Of the more than 600 bills introduced, more than 300 passed and have moved on to Gov. Polis, who is currently working under a 30-day clock to determine whether to sign or veto them. We have seen the governor exercise his veto power already this session, but in his first term in office, you can count the bills that he vetoed each year on one hand. So don’t expect too many more of these to be turned down with his power of the pen.
As our team reflects on this year’s session, we offer the following insights on the shape of our state politics.
Local issues are statewide issues. But statewide solutions aren’t always local solutions.
Colorado is a diverse state, but gone are the days where small mountain towns, rural agricultural communities and the cosmopolitan Front Range face entirely different experiences. Housing affordability, houselessness, education funding, water and resource scarcity, climate change and more are shared challenges, regardless of the location.
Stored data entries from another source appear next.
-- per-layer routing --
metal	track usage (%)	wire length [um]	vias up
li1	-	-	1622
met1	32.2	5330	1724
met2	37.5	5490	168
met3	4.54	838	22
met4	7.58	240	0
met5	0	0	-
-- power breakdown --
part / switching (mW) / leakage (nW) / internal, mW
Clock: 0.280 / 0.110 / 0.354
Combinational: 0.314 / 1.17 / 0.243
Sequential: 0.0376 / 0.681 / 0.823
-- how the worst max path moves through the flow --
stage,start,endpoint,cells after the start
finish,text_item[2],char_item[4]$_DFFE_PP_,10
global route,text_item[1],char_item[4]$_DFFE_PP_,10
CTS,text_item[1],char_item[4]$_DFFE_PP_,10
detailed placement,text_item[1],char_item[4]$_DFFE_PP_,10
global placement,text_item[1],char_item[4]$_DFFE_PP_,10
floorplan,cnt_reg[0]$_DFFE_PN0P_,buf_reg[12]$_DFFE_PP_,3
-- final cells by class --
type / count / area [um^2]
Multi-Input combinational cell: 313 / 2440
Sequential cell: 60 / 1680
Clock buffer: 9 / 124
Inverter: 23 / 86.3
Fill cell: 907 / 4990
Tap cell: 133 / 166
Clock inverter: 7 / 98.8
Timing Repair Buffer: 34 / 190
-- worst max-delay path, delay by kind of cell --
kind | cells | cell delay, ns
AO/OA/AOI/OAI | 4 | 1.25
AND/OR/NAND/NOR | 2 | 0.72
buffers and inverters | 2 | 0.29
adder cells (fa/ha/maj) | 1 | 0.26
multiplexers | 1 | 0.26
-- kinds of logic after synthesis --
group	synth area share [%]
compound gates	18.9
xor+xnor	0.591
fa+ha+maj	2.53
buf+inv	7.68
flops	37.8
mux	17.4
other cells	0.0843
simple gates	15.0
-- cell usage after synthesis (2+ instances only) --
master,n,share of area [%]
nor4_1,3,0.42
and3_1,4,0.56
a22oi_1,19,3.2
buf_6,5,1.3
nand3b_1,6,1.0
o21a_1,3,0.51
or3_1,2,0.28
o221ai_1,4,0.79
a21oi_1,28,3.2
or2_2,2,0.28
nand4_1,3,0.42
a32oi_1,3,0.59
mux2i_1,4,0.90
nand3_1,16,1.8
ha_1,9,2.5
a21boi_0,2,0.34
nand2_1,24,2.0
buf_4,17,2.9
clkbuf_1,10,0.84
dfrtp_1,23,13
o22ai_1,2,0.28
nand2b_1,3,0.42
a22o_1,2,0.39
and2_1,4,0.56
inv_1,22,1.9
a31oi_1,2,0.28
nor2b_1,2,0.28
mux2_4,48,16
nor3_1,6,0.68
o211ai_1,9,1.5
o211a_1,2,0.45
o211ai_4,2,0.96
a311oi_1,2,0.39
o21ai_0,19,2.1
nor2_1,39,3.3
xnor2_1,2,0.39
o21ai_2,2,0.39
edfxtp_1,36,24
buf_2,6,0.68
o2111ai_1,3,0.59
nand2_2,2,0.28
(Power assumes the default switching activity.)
It is clear that the governor and legislature know this. And many under the gold dome see it as their duty to provide statewide answers to these problems.
But local control – a generations-long held value – remains central to Colorado’s viewpoint. Local governments worry about one-size-fits-all tools in place of localized strategies. Nowhere was this more evident than with the ultimate defeat of the omnibus land-use bill (SB23-213) that would have barred cities and towns from banning duplexes, triplexes, certain multiplexes and accessory dwelling units (ADUs) but, in the face of significant resistance from local governments, was left to die on the calendar without a full vote on the last day of session.
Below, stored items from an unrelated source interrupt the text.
===== config.mk =====
export PLATFORM = sky130hd
export DESIGN_NAME = at_response_line_classifier_flat
export DESIGN_NICKNAME = d
export VERILOG_FILES = /design/src/design/atrlc_pkg.sv /design/src/design/atrlc_byte_if.sv /design/src/design/atrlc_line_if.sv /design/src/design/atrlc_prefix_match.sv /design/src/design/at_response_line_classifier.sv /design/src/flat_wrapper.sv
export SDC_FILE = /design/constraint.sdc
export NUM_CORES = 1
export LEC_CHECK = 0
export ABC_AREA = 1
export BUFFER_PORTS_ARGS = -buffer_cell sky130_fd_sc_hd__buf_2
export CORE_MARGIN = 5
export CORE_UTILIZATION = 40
export CTS_CLUSTER_SIZE = 16
export DETAILED_ROUTE_END_ITERATION = 6
export SYNTH_ARGS = -nofsm -noshare
export SYNTH_HDL_FRONTEND = slang
export SYNTH_HIERARCHICAL = 1
export SYNTH_SLANG_ARGS = --single-unit

===== constraint.sdc =====
create_clock -name clk -period 5.7 [get_ports clk]
set_clock_uncertainty 0.2 [all_clocks]
set_input_delay 0.855 -clock clk [delete_from_list [all_inputs] [get_ports clk]]
set_output_delay 0.855 -clock clk [all_outputs]
set_load 0.05 [all_outputs]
Another example saw late-night, impassioned testimony by counties and municipalities against HB23-1255, which will no longer allow a local government to implement housing growth control policies, all in hopes of increasing housing supply statewide to ultimately depress costs. Despite their concerns, the bill passed with only Democrats voting in favor, and it now awaits the governor’s signature.
This is a tough needle to thread. Our state elected officials cannot be expected to sit back when they are seeing these challenges across county to county. Nor, as voters, would we want them to. There is often much to be gained with the economies of scale available at the state level. But, as diverse as Colorado’s communities are (urban, suburban, rural, mountain and resort communities, just to name a few), nuance cannot be lost when statewide policies are crafted.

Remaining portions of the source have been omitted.